What needs to be done
The response should consist of the listing, repeated word for word.

Supplied data
-*-*-

### src/rtl/wb_fifo2.sv
// rtl/wb_fifo2.sv - two-entry writeback queue with per-entry visibility
module wb_fifo2
   import regfile_pkg::*;
(
   input  logic                         clk,
   input  logic                         rst_n,
   input  logic                         push,
   input  logic [REG_AW-1:0]            push_rd,
   input  logic [DATA_W-1:0]            push_data,
   input  logic                         pop,
   output logic                         full,
   output logic                         empty,
   output logic [REG_AW-1:0]            head_rd,
   output logic [DATA_W-1:0]            head_data,
   output logic [1:0]                   ent_valid,
   output logic [1:0][REG_AW-1:0]       ent_rd
);

   wb_entry_t  mem [2];
   logic       wr_ptr;
   logic       rd_ptr;
   logic [1:0] count;
   logic       push_ok;
   logic       pop_ok;

   assign full    = (count == 2'd2);
   assign empty   = (count == 2'd0);
   // Push is refused when full even if a pop happens the same cycle, so
   // freed space only becomes visible to the producer one cycle later.
   assign push_ok = push && !full;
   assign pop_ok  = pop && !empty;

   assign head_rd   = mem[rd_ptr].rd;
   assign head_data = mem[rd_ptr].data;

   // Expose which slots hold live entries so the owner can build a scoreboard
   always_comb begin
      ent_valid = 2'b00;
      if (count == 2'd2) begin
         ent_valid = 2'b11;
      end else if (count == 2'd1) begin
         ent_valid[rd_ptr] = 1'b1;
      end
      ent_rd[0] = mem[0].rd;
      ent_rd[1] = mem[1].rd;
   end

   // Storage write and pointer/count bookkeeping
   always_ff @(posedge clk or negedge rst_n) begin
      if (!rst_n) begin
         wr_ptr <= 1'b0;
         rd_ptr <= 1'b0;
         count  <= 2'd0;
         for (int i = 0; i < 2; i++) begin
            mem[i] <= '0;
         end
      end else begin
         if (push_ok) begin
            mem[wr_ptr] <= '{rd: push_rd, data: push_data};
            wr_ptr      <= ~wr_ptr;
         end
         if (pop_ok) begin
            rd_ptr <= ~rd_ptr;
         end
         case ({push_ok, pop_ok})
            2'b10:   count <= count + 2'd1;
            2'b01:   count <= count - 2'd1;
            default: count <= count;
         endcase
      end
   end

endmodule

### src/rtl/regfile_wb_arbiter.sv
// rtl/regfile_wb_arbiter.sv - arbitrates core and long-latency writebacks onto one regfile port
module regfile_wb_arbiter
   import regfile_pkg::*;
#(
   parameter int STARVE_MAX = 4
) (
   input  logic                 clk,
   input  logic                 rst_n,
   input  logic                 a_valid,
   input  logic [REG_AW-1:0]    a_rd,
   input  logic [DATA_W-1:0]    a_data,
   output logic                 a_ready,
   input  logic                 b_valid,
   input  logic [REG_AW-1:0]    b_rd,
   input  logic [DATA_W-1:0]    b_data,
   output logic                 b_ready,
   output logic                 RegWrite,
   output logic [REG_AW-1:0]    rd,
   output logic [DATA_W-1:0]    WriteData,
   output logic [NREGS-1:0]     busy_mask
);

   localparam logic [3:0] STARVE_LIM = 4'(STARVE_MAX);

   logic [0:0]              state;
   logic [3:0]              age;
   logic [3:0]              age_next;
   logic                    fifo_full;
   logic                    fifo_empty;
   logic [REG_AW-1:0]       head_rd;
   logic [DATA_W-1:0]       head_data;
   logic [1:0]              ent_valid;
   logic [1:0][REG_AW-1:0]  ent_rd;
   logic                    b_push;
   logic                    waw_hit;
   logic                    head_grant;
   logic                    a_accept;

   wb_fifo2 u_fifo (
      .clk       (clk),
      .rst_n     (rst_n),
      .push      (b_push),
      .push_rd   (b_rd),
      .push_data (b_data),
      .pop       (head_grant),
      .full      (fifo_full),
      .empty     (fifo_empty),
      .head_rd   (head_rd),
      .head_data (head_data),
      .ent_valid (ent_valid),
      .ent_rd    (ent_rd)
   );

   // Pending-B scoreboard; x0 can never be pending
   always_comb begin
      busy_mask = '0;
      for (int i = 0; i < 2; i++) begin
         if (ent_valid[i]) begin
            busy_mask[ent_rd[i]] = 1'b1;
         end
      end
      busy_mask[0] = 1'b0;
   end

   assign b_ready  = !fifo_full;
   // x0 writes from B are acknowledged and dropped
   assign b_push   = b_valid && b_ready && !is_x0(b_rd);
   // A must not overtake an older queued write to the same register
   assign waw_hit  = a_valid && busy_mask[a_rd];
   assign a_ready  = (state == A_PRIO) && !waw_hit;
   assign a_accept = a_valid && a_ready;
   assign age_next = age + 4'd1;

   // Head grant: forced by a WAW hazard or starvation, else only when A is idle
   always_comb begin
      head_grant = 1'b0;
      if (!fifo_empty) begin
         if (waw_hit || state == B_PRIO) begin
            head_grant = 1'b1;
         end else if (!a_valid) begin
            head_grant = 1'b1;
         end
      end
   end

   // Priority FSM with starvation age counter for the queued head
   always_ff @(posedge clk or negedge rst_n) begin
      if (!rst_n) begin
         state <= A_PRIO;
         age   <= 4'd0;
      end else if (state == B_PRIO) begin
         state <= A_PRIO;
         age   <= 4'd0;
      end else if (fifo_empty || head_grant) begin
         age   <= 4'd0;
      end else begin
         age <= age_next;
         if (age_next == STARVE_LIM) begin
            state <= B_PRIO;
         end
      end
   end

   // Registered write port; rd/WriteData hold when nothing is issued
   always_ff @(posedge clk or negedge rst_n) begin
      if (!rst_n) begin
         RegWrite  <= 1'b0;
         rd        <= '0;
         WriteData <= '0;
      end else if (a_accept && !is_x0(a_rd)) begin
         RegWrite  <= 1'b1;
         rd        <= a_rd;
         WriteData <= a_data;
      end else if (head_grant) begin
         RegWrite  <= 1'b1;
         rd        <= head_rd;
         WriteData <= head_data;
      end else begin
         RegWrite  <= 1'b0;
      end
   end

endmodule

-*-*-

Answer area
### src/rtl/wb_fifo2.sv
// rtl/wb_fifo2.sv - two-entry writeback queue with per-entry visibility
module wb_fifo2
   import regfile_pkg::*;
(
   input  logic                         clk,
   input  logic                         rst_n,
   input  logic                         push,
   input  logic [REG_AW-1:0]            push_rd,
   input  logic [DATA_W-1:0]            push_data,
   input  logic                         pop,
   output logic                         full,
   output logic                         empty,
   output logic [REG_AW-1:0]            head_rd,
   output logic [DATA_W-1:0]            head_data,
   output logic [1:0]                   ent_valid,
   output logic [1:0][REG_AW-1:0]       ent_rd
);

   wb_entry_t  mem [2];
   logic       wr_ptr;
   logic       rd_ptr;
   logic [1:0] count;
   logic       push_ok;
   logic       pop_ok;

   assign full    = (count == 2'd2);
   assign empty   = (count == 2'd0);
   // Push is refused when full even if a pop happens the same cycle, so
   // freed space only becomes visible to the producer one cycle later.
   assign push_ok = push && !full;
   assign pop_ok  = pop && !empty;

   assign head_rd   = mem[rd_ptr].rd;
   assign head_data = mem[rd_ptr].data;

   // Expose which slots hold live entries so the owner can build a scoreboard
   always_comb begin
      ent_valid = 2'b00;
      if (count == 2'd2) begin
         ent_valid = 2'b11;
      end else if (count == 2'd1) begin
         ent_valid[rd_ptr] = 1'b1;
      end
      ent_rd[0] = mem[0].rd;
      ent_rd[1] = mem[1].rd;
   end

   // Storage write and pointer/count bookkeeping
   always_ff @(posedge clk or negedge rst_n) begin
      if (!rst_n) begin
         wr_ptr <= 1'b0;
         rd_ptr <= 1'b0;
         count  <= 2'd0;
         for (int i = 0; i < 2; i++) begin
            mem[i] <= '0;
         end
      end else begin
         if (push_ok) begin
            mem[wr_ptr] <= '{rd: push_rd, data: push_data};
            wr_ptr      <= ~wr_ptr;
         end
         if (pop_ok) begin
            rd_ptr <= ~rd_ptr;
         end
         case ({push_ok, pop_ok})
            2'b10:   count <= count + 2'd1;
            2'b01:   count <= count - 2'd1;
            default: count <= count;
         endcase
      end
   end

endmodule

### src/rtl/regfile_wb_arbiter.sv
// rtl/regfile_wb_arbiter.sv - arbitrates core and long-latency writebacks onto one regfile port
module regfile_wb_arbiter
   import regfile_pkg::*;
#(
   parameter int STARVE_MAX = 4
) (
   input  logic                 clk,
   input  logic                 rst_n,
   input  logic                 a_valid,
   input  logic [REG_AW-1:0]    a_rd,
   input  logic [DATA_W-1:0]    a_data,
   output logic                 a_ready,
   input  logic                 b_valid,
   input  logic [REG_AW-1:0]    b_rd,
   input  logic [DATA_W-1:0]    b_data,
   output logic                 b_ready,
   output logic                 RegWrite,
   output logic [REG_AW-1:0]    rd,
   output logic [DATA_W-1:0]    WriteData,
   output logic [NREGS-1:0]     busy_mask
);

   localparam logic [3:0] STARVE_LIM = 4'(STARVE_MAX);

   logic [0:0]              state;
   logic [3:0]              age;
   logic [3:0]              age_next;
   logic                    fifo_full;
   logic                    fifo_empty;
   logic [REG_AW-1:0]       head_rd;
   logic [DATA_W-1:0]       head_data;
   logic [1:0]              ent_valid;
   logic [1:0][REG_AW-1:0]  ent_rd;
   logic                    b_push;
   logic                    waw_hit;
   logic                    head_grant;
   logic                    a_accept;

   wb_fifo2 u_fifo (
      .clk       (clk),
      .rst_n     (rst_n),
      .push      (b_push),
      .push_rd   (b_rd),
      .push_data (b_data),
      .pop       (head_grant),
      .full      (fifo_full),
      .empty     (fifo_empty),
      .head_rd   (head_rd),
      .head_data (head_data),
      .ent_valid (ent_valid),
      .ent_rd    (ent_rd)
   );

   // Pending-B scoreboard; x0 can never be pending
   always_comb begin
      busy_mask = '0;
      for (int i = 0; i < 2; i++) begin
         if (ent_valid[i]) begin
            busy_mask[ent_rd[i]] = 1'b1;
         end
      end
      busy_mask[0] = 1'b0;
   end

   assign b_ready  = !fifo_full;
   // x0 writes from B are acknowledged and dropped
   assign b_push   = b_valid && b_ready && !is_x0(b_rd);
   // A must not overtake an older queued write to the same register
   assign waw_hit  = a_valid && busy_mask[a_rd];
   assign a_ready  = (state == A_PRIO) && !waw_hit;
   assign a_accept = a_valid && a_ready;
   assign age_next = age + 4'd1;

   // Head grant: forced by a WAW hazard or starvation, else only when A is idle
   always_comb begin
      head_grant = 1'b0;
      if (!fifo_empty) begin
         if (waw_hit || state == B_PRIO) begin
            head_grant = 1'b1;
         end else if (!a_valid) begin
            head_grant = 1'b1;
         end
      end
   end

   // Priority FSM with starvation age counter for the queued head
   always_ff @(posedge clk or negedge rst_n) begin
      if (!rst_n) begin
         state <= A_PRIO;
         age   <= 4'd0;
      end else if (state == B_PRIO) begin
         state <= A_PRIO;
         age   <= 4'd0;
      end else if (fifo_empty || head_grant) begin
         age   <= 4'd0;
      end else begin
         age <= age_next;
         if (age_next == STARVE_LIM) begin
            state <= B_PRIO;
         end
      end
   end

   // Registered write port; rd/WriteData hold when nothing is issued
   always_ff @(posedge clk or negedge rst_n) begin
      if (!rst_n) begin
         RegWrite  <= 1'b0;
         rd        <= '0;
         WriteData <= '0;
      end else if (a_accept && !is_x0(a_rd)) begin
         RegWrite  <= 1'b1;
         rd        <= a_rd;
         WriteData <= a_data;
      end else if (head_grant) begin
         RegWrite  <= 1'b1;
         rd        <= head_rd;
         WriteData <= head_data;
      end else begin
         RegWrite  <= 1'b0;
      end
   end

endmodule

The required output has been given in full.